## WHAT YOU WILL DO
Retype, exactly as they appear below, the lines between the line holding "buf_12: 0 / 9" and the line holding "export IMPL_antenna_found_initial=0", both ends included.

## GIVEN RECORDS
════════════════════

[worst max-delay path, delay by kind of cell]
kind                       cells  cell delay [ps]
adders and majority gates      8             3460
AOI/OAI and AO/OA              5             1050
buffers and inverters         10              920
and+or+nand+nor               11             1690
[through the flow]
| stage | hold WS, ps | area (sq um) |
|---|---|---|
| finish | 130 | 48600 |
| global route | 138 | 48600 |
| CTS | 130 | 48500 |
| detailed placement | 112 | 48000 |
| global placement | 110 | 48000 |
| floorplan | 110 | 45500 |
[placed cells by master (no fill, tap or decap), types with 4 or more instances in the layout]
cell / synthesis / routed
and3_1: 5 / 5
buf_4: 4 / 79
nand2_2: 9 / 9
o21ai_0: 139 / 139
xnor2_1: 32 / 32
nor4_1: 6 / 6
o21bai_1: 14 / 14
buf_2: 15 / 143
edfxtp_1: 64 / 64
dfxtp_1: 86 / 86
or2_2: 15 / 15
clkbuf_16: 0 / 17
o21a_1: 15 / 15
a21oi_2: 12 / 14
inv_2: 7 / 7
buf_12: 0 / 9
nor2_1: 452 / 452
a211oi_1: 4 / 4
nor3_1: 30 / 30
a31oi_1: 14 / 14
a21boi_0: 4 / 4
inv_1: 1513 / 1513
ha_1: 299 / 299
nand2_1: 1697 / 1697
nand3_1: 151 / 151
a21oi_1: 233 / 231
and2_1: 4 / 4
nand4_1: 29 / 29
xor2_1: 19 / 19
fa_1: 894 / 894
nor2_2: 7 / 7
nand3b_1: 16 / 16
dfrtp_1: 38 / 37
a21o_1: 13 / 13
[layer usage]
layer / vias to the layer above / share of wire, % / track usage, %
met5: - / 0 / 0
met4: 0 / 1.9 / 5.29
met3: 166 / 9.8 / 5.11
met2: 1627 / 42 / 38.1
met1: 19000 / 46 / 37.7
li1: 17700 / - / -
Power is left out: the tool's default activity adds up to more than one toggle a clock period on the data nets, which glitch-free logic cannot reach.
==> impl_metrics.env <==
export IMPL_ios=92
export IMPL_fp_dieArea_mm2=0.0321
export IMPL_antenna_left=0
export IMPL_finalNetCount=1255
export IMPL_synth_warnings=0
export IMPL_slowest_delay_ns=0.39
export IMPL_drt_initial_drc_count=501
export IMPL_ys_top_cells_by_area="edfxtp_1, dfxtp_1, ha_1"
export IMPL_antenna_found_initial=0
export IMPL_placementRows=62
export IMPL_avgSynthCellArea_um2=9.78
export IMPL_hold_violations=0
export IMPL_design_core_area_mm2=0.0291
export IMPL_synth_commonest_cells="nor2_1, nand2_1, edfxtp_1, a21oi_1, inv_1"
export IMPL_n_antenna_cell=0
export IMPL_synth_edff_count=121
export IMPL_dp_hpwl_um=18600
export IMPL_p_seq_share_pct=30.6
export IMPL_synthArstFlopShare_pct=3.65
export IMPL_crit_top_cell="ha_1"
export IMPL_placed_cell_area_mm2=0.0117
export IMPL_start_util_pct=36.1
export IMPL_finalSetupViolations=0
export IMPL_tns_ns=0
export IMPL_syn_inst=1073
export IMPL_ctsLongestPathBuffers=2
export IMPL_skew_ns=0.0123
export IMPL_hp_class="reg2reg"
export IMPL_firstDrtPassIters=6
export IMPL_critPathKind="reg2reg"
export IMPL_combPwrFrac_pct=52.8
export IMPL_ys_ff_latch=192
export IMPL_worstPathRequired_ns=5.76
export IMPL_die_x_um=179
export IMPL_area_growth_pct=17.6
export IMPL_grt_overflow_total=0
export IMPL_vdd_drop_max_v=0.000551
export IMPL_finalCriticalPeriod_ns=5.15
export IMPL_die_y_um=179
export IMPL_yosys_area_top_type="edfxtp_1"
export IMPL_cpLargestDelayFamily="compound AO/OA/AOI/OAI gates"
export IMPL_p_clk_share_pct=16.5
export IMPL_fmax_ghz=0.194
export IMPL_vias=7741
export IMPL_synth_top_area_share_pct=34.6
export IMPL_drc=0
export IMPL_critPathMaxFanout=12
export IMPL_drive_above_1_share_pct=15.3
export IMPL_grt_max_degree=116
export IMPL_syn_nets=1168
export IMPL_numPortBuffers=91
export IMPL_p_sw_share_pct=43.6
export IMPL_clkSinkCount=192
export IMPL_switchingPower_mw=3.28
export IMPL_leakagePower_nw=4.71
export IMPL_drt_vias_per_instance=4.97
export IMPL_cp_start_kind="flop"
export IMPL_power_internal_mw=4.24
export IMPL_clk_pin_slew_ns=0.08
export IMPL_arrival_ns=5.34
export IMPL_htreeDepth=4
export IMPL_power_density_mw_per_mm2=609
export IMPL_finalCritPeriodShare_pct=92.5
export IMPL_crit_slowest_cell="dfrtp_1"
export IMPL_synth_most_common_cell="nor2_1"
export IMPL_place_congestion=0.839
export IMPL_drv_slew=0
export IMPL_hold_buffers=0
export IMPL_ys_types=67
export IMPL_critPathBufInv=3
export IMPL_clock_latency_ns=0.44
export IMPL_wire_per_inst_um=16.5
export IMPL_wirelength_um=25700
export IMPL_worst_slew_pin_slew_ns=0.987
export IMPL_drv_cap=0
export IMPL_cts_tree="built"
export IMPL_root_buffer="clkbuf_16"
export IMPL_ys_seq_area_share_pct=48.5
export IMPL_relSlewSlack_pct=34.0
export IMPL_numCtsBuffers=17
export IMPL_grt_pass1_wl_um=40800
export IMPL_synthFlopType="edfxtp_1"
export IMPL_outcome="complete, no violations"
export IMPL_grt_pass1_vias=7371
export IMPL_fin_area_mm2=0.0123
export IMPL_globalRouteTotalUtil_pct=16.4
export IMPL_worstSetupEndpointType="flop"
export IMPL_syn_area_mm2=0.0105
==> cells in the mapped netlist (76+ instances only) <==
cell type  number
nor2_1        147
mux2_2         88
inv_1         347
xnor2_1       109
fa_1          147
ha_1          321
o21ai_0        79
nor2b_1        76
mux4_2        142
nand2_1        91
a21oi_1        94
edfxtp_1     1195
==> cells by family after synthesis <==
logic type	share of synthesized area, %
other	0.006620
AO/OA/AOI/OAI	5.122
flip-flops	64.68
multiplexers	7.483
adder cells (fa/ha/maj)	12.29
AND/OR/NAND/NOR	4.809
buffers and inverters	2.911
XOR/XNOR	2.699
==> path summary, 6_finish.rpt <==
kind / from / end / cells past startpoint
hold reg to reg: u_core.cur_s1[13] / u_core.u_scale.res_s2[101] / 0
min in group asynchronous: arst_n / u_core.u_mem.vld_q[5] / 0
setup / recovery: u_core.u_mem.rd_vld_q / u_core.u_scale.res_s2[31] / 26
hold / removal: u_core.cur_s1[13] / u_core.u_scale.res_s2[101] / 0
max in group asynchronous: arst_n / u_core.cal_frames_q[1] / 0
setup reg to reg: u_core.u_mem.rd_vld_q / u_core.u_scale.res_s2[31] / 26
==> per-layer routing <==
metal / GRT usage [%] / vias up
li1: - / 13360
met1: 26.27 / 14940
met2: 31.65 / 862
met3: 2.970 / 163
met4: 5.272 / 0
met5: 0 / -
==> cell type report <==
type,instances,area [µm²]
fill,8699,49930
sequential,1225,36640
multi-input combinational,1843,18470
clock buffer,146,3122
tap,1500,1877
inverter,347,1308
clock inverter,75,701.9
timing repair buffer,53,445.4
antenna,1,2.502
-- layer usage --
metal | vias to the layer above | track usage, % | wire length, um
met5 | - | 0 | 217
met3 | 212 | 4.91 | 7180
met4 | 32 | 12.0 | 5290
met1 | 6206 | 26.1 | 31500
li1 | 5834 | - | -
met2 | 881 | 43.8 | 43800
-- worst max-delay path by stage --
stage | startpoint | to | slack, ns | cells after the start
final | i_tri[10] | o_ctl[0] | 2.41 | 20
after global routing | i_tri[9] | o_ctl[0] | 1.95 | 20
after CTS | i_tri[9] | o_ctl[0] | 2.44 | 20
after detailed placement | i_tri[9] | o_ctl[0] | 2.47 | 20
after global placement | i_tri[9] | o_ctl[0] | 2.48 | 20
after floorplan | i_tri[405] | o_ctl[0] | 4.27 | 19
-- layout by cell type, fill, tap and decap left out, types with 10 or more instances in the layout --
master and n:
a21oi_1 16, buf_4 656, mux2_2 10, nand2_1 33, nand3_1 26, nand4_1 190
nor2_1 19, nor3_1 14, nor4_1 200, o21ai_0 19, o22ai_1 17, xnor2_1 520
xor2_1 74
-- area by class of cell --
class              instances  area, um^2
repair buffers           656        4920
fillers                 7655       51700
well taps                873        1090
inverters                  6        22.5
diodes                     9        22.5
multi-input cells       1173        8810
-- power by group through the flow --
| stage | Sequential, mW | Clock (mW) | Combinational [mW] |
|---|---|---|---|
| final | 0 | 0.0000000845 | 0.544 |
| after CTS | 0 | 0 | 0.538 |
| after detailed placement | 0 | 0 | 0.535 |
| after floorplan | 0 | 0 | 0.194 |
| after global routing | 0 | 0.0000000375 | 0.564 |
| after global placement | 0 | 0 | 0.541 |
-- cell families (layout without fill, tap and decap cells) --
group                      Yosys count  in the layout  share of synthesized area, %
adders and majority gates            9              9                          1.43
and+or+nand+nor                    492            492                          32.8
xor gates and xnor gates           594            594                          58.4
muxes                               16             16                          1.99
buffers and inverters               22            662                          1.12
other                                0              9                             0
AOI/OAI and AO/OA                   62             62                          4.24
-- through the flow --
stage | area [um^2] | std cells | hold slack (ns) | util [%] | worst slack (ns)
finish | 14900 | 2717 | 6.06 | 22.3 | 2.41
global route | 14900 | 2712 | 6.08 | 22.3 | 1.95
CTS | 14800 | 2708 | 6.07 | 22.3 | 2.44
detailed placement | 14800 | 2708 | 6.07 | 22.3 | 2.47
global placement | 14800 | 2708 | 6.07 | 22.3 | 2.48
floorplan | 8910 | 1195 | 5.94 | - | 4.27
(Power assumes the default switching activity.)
### src/sv/tdt_pkg.sv
// Shared types, constants and IEEE double compare functions for the triangle dedup table.
`default_nettype none
package tdt_pkg;

    localparam int MAX_TRIANGLES = 1024;
    localparam int MAX_VERTICES  = 1024;

    typedef logic [63:0]  t_f64;
    // One vertex as {x, y, z}, x in the top word.
    typedef logic [191:0] t_vtx;

    typedef enum logic [2:0] {
        S_IDLE,
        S_SORT,
        S_TSCAN,
        S_VSCAN,
        S_MERGE,
        S_WRITE,
        S_OUT
    } t_state;

    typedef struct packed {
        logic hit;
        logic found;
    } t_lane_st;

    typedef struct packed {
        logic [2:0] fresh;
        logic [1:0] nnew;
        logic       full;
    } t_merge_ctl;

    function automatic logic f64_nan(t_f64 a);
        return (a[62:52] == 11'h7FF) && (a[51:0] != 52'd0);
    endfunction

    function automatic logic f64_eq(t_f64 a, t_f64 b);
        return !f64_nan(a) && !f64_nan(b) &&
               ((a == b) || ((a[62:0] == 63'd0) && (b[62:0] == 63'd0)));
    endfunction

    function automatic logic f64_lt(t_f64 a, t_f64 b);
        logic r;
        begin
            if (f64_nan(a) || f64_nan(b)) begin
                r = 1'b0;
            end else if ((a[62:0] == 63'd0) && (b[62:0] == 63'd0)) begin
                r = 1'b0;
            end else if (a[63] != b[63]) begin
                r = a[63];
            end else if (!a[63]) begin
                r = a[62:0] < b[62:0];
            end else begin
                r = a[62:0] > b[62:0];
            end
            return r;
        end
    endfunction

    function automatic logic vtx_eq(t_vtx a, t_vtx b);
        return f64_eq(a[191:128], b[191:128]) && f64_eq(a[127:64], b[127:64]) &&
               f64_eq(a[63:0], b[63:0]);
    endfunction

    // Lexicographic greater-than; a NaN coordinate leaves the decision to the next one.
    function automatic logic vtx_gt(t_vtx a, t_vtx b);
        logic r;
        logic done;
        t_f64 x;
        t_f64 y;
        begin
            r    = 1'b0;
            done = 1'b0;
            for (int k = 0; k < 3; k++) begin
                x = a[191 - 64 * k -: 64];
                y = b[191 - 64 * k -: 64];
                if (!done) begin
                    if (f64_lt(x, y)) begin
                        done = 1'b1;
                        r    = 1'b0;
                    end else if (f64_lt(y, x)) begin
                        done = 1'b1;
                        r    = 1'b1;
                    end
                end
            end
            return r;
        end
    endfunction

endpackage
`default_nettype wire

### src/sv/tdt_lane.sv
// One compare lane: vertex equality and first-hit tracking over a store scan.
`default_nettype none
module tdt_lane #(
    parameter int MAX_VERTICES = tdt_pkg::MAX_VERTICES,
    localparam int VW = $clog2(MAX_VERTICES)
) (
    input  wire logic             i_clk,
    input  wire logic             i_rst_n,
    input  wire logic             i_clr,
    input  wire logic             i_vld,
    input  wire tdt_pkg::t_vtx    i_a,
    input  wire tdt_pkg::t_vtx    i_b,
    input  wire logic [VW-1:0]    i_idx,
    output tdt_pkg::t_lane_st     o_st,
    output logic [VW-1:0]         o_idx
);
    logic          r_found;
    logic [VW-1:0] r_idx;
    logic          hit;

    assign hit = tdt_pkg::vtx_eq(i_a, i_b);

    always_ff @(posedge i_clk) begin
        if (!i_rst_n) begin
            r_found <= 1'b0;
        end else if (i_clr) begin
            r_found <= 1'b0;
        end else if (i_vld && hit && !r_found) begin
            r_found <= 1'b1;
        end
    end

    // Only the lowest matching index is kept.
    always_ff @(posedge i_clk) begin
        if (i_vld && hit && !r_found && !i_clr) begin
            r_idx <= i_idx;
        end
    end

    assign o_st.hit   = hit;
    assign o_st.found = r_found;
    assign o_idx      = r_idx;
endmodule
`default_nettype wire
--- src/rtl/core/ppsf_pkg.sv ---
`timescale 1ns / 1ps
`default_nettype none
// ---------------------------------------------------------------------------
// Sample FIFO package
// Shared types and constants for the parallel-port sample FIFO core.
// ---------------------------------------------------------------------------
package ppsf_pkg;

  // Width of one sample byte.
  localparam int unsigned SampleW = 8;
  // Width of the status byte on the result.
  localparam int unsigned StatusW = 7;
  // Status value reported while the FIFO is full.
  localparam logic [StatusW-1:0] FullFlag = 7'h40;
  // Bit of the control port that strobes a repeat of the last data byte.
  localparam int unsigned StrobeBit = 2;

  // Operation codes carried in the input tuser.
  typedef enum logic [1:0] {
    OpTick   = 2'd0,
    OpData   = 2'd1,
    OpCtrl   = 2'd2,
    OpStatus = 2'd3
  } op_e;

  // Per-cycle command broadcast to every cell of the chain.
  typedef struct packed {
    logic               push;
    logic               pop;
    logic [SampleW-1:0] push_data;
  } cell_ctrl_t;

endpackage
`default_nettype wire

--- src/rtl/core/ppsf_cell.sv ---
`timescale 1ns / 1ps
`default_nettype none
// ---------------------------------------------------------------------------
// Sample FIFO cell
// One byte slot of the shifting FIFO. On a pop it takes its upper
// neighbor's byte; on a push it captures the byte if it is the first
// empty slot above the filled ones.
// ---------------------------------------------------------------------------
module ppsf_cell (
  input  logic                             clk_i,
  input  logic                             rst_ni,
  input  ppsf_pkg::cell_ctrl_t             ctrl_i,
  input  logic                             upper_valid_i,
  input  logic [ppsf_pkg::SampleW-1:0]     upper_data_i,
  input  logic                             lower_valid_i,
  output logic                             valid_o,
  output logic                             valid_next_o,
  output logic [ppsf_pkg::SampleW-1:0]     data_o
);
  import ppsf_pkg::*;

  logic               valid_q, valid_d;
  logic [SampleW-1:0] data_q, data_d;

  // Shift down on a pop, capture on a push into the first free slot.
  always_comb begin
    valid_d = valid_q;
    data_d  = data_q;
    if (ctrl_i.pop) begin
      valid_d = upper_valid_i;
      data_d  = upper_data_i;
    end else if (ctrl_i.push && !valid_q && lower_valid_i) begin
      valid_d = 1'b1;
      data_d  = ctrl_i.push_data;
    end
  end

  // The occupancy bit is control state; the byte itself needs no reset.
  always_ff @(posedge clk_i or negedge rst_ni) begin
    if (!rst_ni) begin
      valid_q <= 1'b0;
    end else begin
      valid_q <= valid_d;
    end
  end

  always_ff @(posedge clk_i) begin
    data_q <= data_d;
  end

  assign valid_o      = valid_q;
  assign valid_next_o = valid_d;
  assign data_o       = data_q;

endmodule
`default_nettype wire

--- src/rtl/core/ppsf_chain.sv ---
`timescale 1ns / 1ps
`default_nettype none
// ---------------------------------------------------------------------------
// Sample FIFO cell chain
// A row of cells with the oldest byte in cell zero. Pops shift the whole
// row down by one slot; pushes land in the lowest empty cell.
// ---------------------------------------------------------------------------
module ppsf_chain #(
  parameter int unsigned QueueDepth = 16
) (
  input  logic                         clk_i,
  input  logic                         rst_ni,
  input  ppsf_pkg::cell_ctrl_t         ctrl_i,
  output logic                         empty_o,
  output logic                         full_next_o,
  output logic [ppsf_pkg::SampleW-1:0] head_data_o
);
  import ppsf_pkg::*;

  logic [QueueDepth-1:0]   valid;
  logic [QueueDepth-1:0]   valid_next;
  logic [SampleW-1:0]      data [QueueDepth];

  // Instantiate the row, wiring each cell to its neighbors.
  for (genvar i = 0; i < QueueDepth; i++) begin : g_cell
    logic               up_valid;
    logic [SampleW-1:0] up_data;
    logic               low_valid;

    if (i == QueueDepth - 1) begin : g_top
      assign up_valid = 1'b0;
      assign up_data  = '0;
    end else begin : g_mid
      assign up_valid = valid[i+1];
      assign up_data  = data[i+1];
    end

    if (i == 0) begin : g_bottom
      assign low_valid = 1'b1;
    end else begin : g_upper
      assign low_valid = valid[i-1];
    end

    ppsf_cell u_cell (
      .clk_i         (clk_i),
      .rst_ni        (rst_ni),
      .ctrl_i        (ctrl_i),
      .upper_valid_i (up_valid),
      .upper_data_i  (up_data),
      .lower_valid_i (low_valid),
      .valid_o       (valid[i]),
      .valid_next_o  (valid_next[i]),
      .data_o        (data[i])
    );
  end

  // Occupancy flags come straight from the end cells.
  assign empty_o     = !valid[0];
  assign full_next_o = valid_next[QueueDepth-1];
  assign head_data_o = data[0];

endmodule
`default_nettype wire

--- src/rtl/core/parallel_port_sample_fifo_core.sv ---
`timescale 1ns / 1ps
`default_nettype none
// ---------------------------------------------------------------------------
// Parallel-port sample FIFO core
// Sound device front end: a byte FIFO fed by data and control port writes
// and drained by sample ticks.
// ---------------------------------------------------------------------------
// The core takes one item per clock cycle while s_axis_tready is high and
// returns one registered result item for each; the FIFO is a chain of
// QueueDepth byte cells, so a push or a pop acts on them directly. The tuser
// selects the operation: a tick moves the oldest byte into the current
// sample (or zero when the FIFO is empty or the device is disabled), a data
// write pushes its byte, a control write pushes the last data byte again
// on a rising strobe bit, and a status read changes nothing. A byte pushed
// into a full FIFO is dropped. Every result carries the status (0x40 when
// full) and the current sample, as they stand after the item. A two-entry
// output buffer keeps input tready high while one result waits downstream.
// ---------------------------------------------------------------------------
module parallel_port_sample_fifo_core #(
  parameter int unsigned QueueDepth = 16
) (
  input  logic        clk_i,
  input  logic        rst_ni,
  // Configuration: bit 0 is device_enable.
  input  logic        cfg_we_i,
  input  logic        cfg_wdata_i,
  // Input items.
  input  logic        s_axis_tvalid,
  output logic        s_axis_tready,
  input  logic [7:0]  s_axis_tdata,   // [7:0] port_value
  input  logic [1:0]  s_axis_tuser,   // [1:0] operation
  // Result items.
  output logic        m_axis_tvalid,
  input  logic        m_axis_tready,
  output logic [15:0] m_axis_tdata    // [6:0] status_byte, [14:7] current_sample
);
  import ppsf_pkg::*;

  localparam int unsigned ResultW = StatusW + SampleW;

  logic               enable_q;
  logic               prev_strobe_q, prev_strobe_d;
  logic [SampleW-1:0] last_data_q, last_data_d;
  logic [SampleW-1:0] held_q, held_d;

  logic               accept;
  op_e                op;
  logic [SampleW-1:0] port_value;
  logic               strobe;
  cell_ctrl_t         ctrl;
  logic               empty;
  logic               full_next;
  logic [SampleW-1:0] head_data;
  logic [ResultW-1:0] result;

  logic               out_valid_q, skid_valid_q;
  logic [ResultW-1:0] out_data_q, skid_data_q;
  logic               take;

  assign accept     = s_axis_tvalid && s_axis_tready;
  assign op         = op_e'(s_axis_tuser);
  assign port_value = s_axis_tdata;
  assign strobe     = port_value[StrobeBit];

  // Decode the item into a push or pop command for the cell chain.
  always_comb begin
    ctrl          = '{push: 1'b0, pop: 1'b0, push_data: port_value};
    prev_strobe_d = prev_strobe_q;
    last_data_d   = last_data_q;
    held_d        = held_q;
    if (accept) begin
      case (op)
        OpTick: begin
          if (enable_q && !empty) begin
            ctrl.pop = 1'b1;
            held_d   = head_data;
          end else begin
            held_d   = '0;
          end
        end
        OpData: begin
          ctrl.push   = 1'b1;
          last_data_d = port_value;
        end
        OpCtrl: begin
          ctrl.push      = strobe && !prev_strobe_q;
          ctrl.push_data = last_data_q;
          prev_strobe_d  = strobe;
        end
        default: begin
        end
      endcase
    end
  end

  ppsf_chain #(
    .QueueDepth (QueueDepth)
  ) u_chain (
    .clk_i       (clk_i),
    .rst_ni      (rst_ni),
    .ctrl_i      (ctrl),
    .empty_o     (empty),
    .full_next_o (full_next),
    .head_data_o (head_data)
  );

  // Result reflects the state after this item.
  assign result = {held_d, (full_next ? FullFlag : StatusW'(0))};

  // Device state registers.
  always_ff @(posedge clk_i or negedge rst_ni) begin
    if (!rst_ni) begin
      enable_q      <= 1'b0;
      prev_strobe_q <= 1'b0;
      last_data_q   <= '0;
      held_q        <= '0;
    end else begin
      if (cfg_we_i) begin
        enable_q <= cfg_wdata_i;
      end
      prev_strobe_q <= prev_strobe_d;
      last_data_q   <= last_data_d;
      held_q        <= held_d;
    end
  end

  // Output register with one skid entry behind it.
  assign take = out_valid_q && m_axis_tready;

  always_ff @(posedge clk_i or negedge rst_ni) begin
    if (!rst_ni) begin
      out_valid_q  <= 1'b0;
      skid_valid_q <= 1'b0;
    end else begin
      if (take) begin
        if (skid_valid_q) begin
          skid_valid_q <= 1'b0;
        end else begin
          out_valid_q <= accept;
        end
      end else if (accept) begin
        if (out_valid_q) begin
          skid_valid_q <= 1'b1;
        end else begin
          out_valid_q <= 1'b1;
        end
      end
    end
  end

  always_ff @(posedge clk_i) begin
    if (take) begin
      out_data_q <= skid_valid_q ? skid_data_q : result;
    end else if (accept) begin
      if (out_valid_q) begin
        skid_data_q <= result;
      end else begin
        out_data_q <= result;
      end
    end
  end

  assign s_axis_tready = !skid_valid_q;
  assign m_axis_tvalid = out_valid_q;
  assign m_axis_tdata  = {1'b0, out_data_q};

endmodule
`default_nettype wire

════════════════════

## WRITTEN ANSWER
buf_12: 0 / 9
nor2_1: 452 / 452
a211oi_1: 4 / 4
nor3_1: 30 / 30
a31oi_1: 14 / 14
a21boi_0: 4 / 4
inv_1: 1513 / 1513
ha_1: 299 / 299
nand2_1: 1697 / 1697
nand3_1: 151 / 151
a21oi_1: 233 / 231
and2_1: 4 / 4
nand4_1: 29 / 29
xor2_1: 19 / 19
fa_1: 894 / 894
nor2_2: 7 / 7
nand3b_1: 16 / 16
dfrtp_1: 38 / 37
a21o_1: 13 / 13
[layer usage]
layer / vias to the layer above / share of wire, % / track usage, %
met5: - / 0 / 0
met4: 0 / 1.9 / 5.29
met3: 166 / 9.8 / 5.11
met2: 1627 / 42 / 38.1
met1: 19000 / 46 / 37.7
li1: 17700 / - / -
Power is left out: the tool's default activity adds up to more than one toggle a clock period on the data nets, which glitch-free logic cannot reach.
==> impl_metrics.env <==
export IMPL_ios=92
export IMPL_fp_dieArea_mm2=0.0321
export IMPL_antenna_left=0
export IMPL_finalNetCount=1255
export IMPL_synth_warnings=0
export IMPL_slowest_delay_ns=0.39
export IMPL_drt_initial_drc_count=501
export IMPL_ys_top_cells_by_area="edfxtp_1, dfxtp_1, ha_1"
export IMPL_antenna_found_initial=0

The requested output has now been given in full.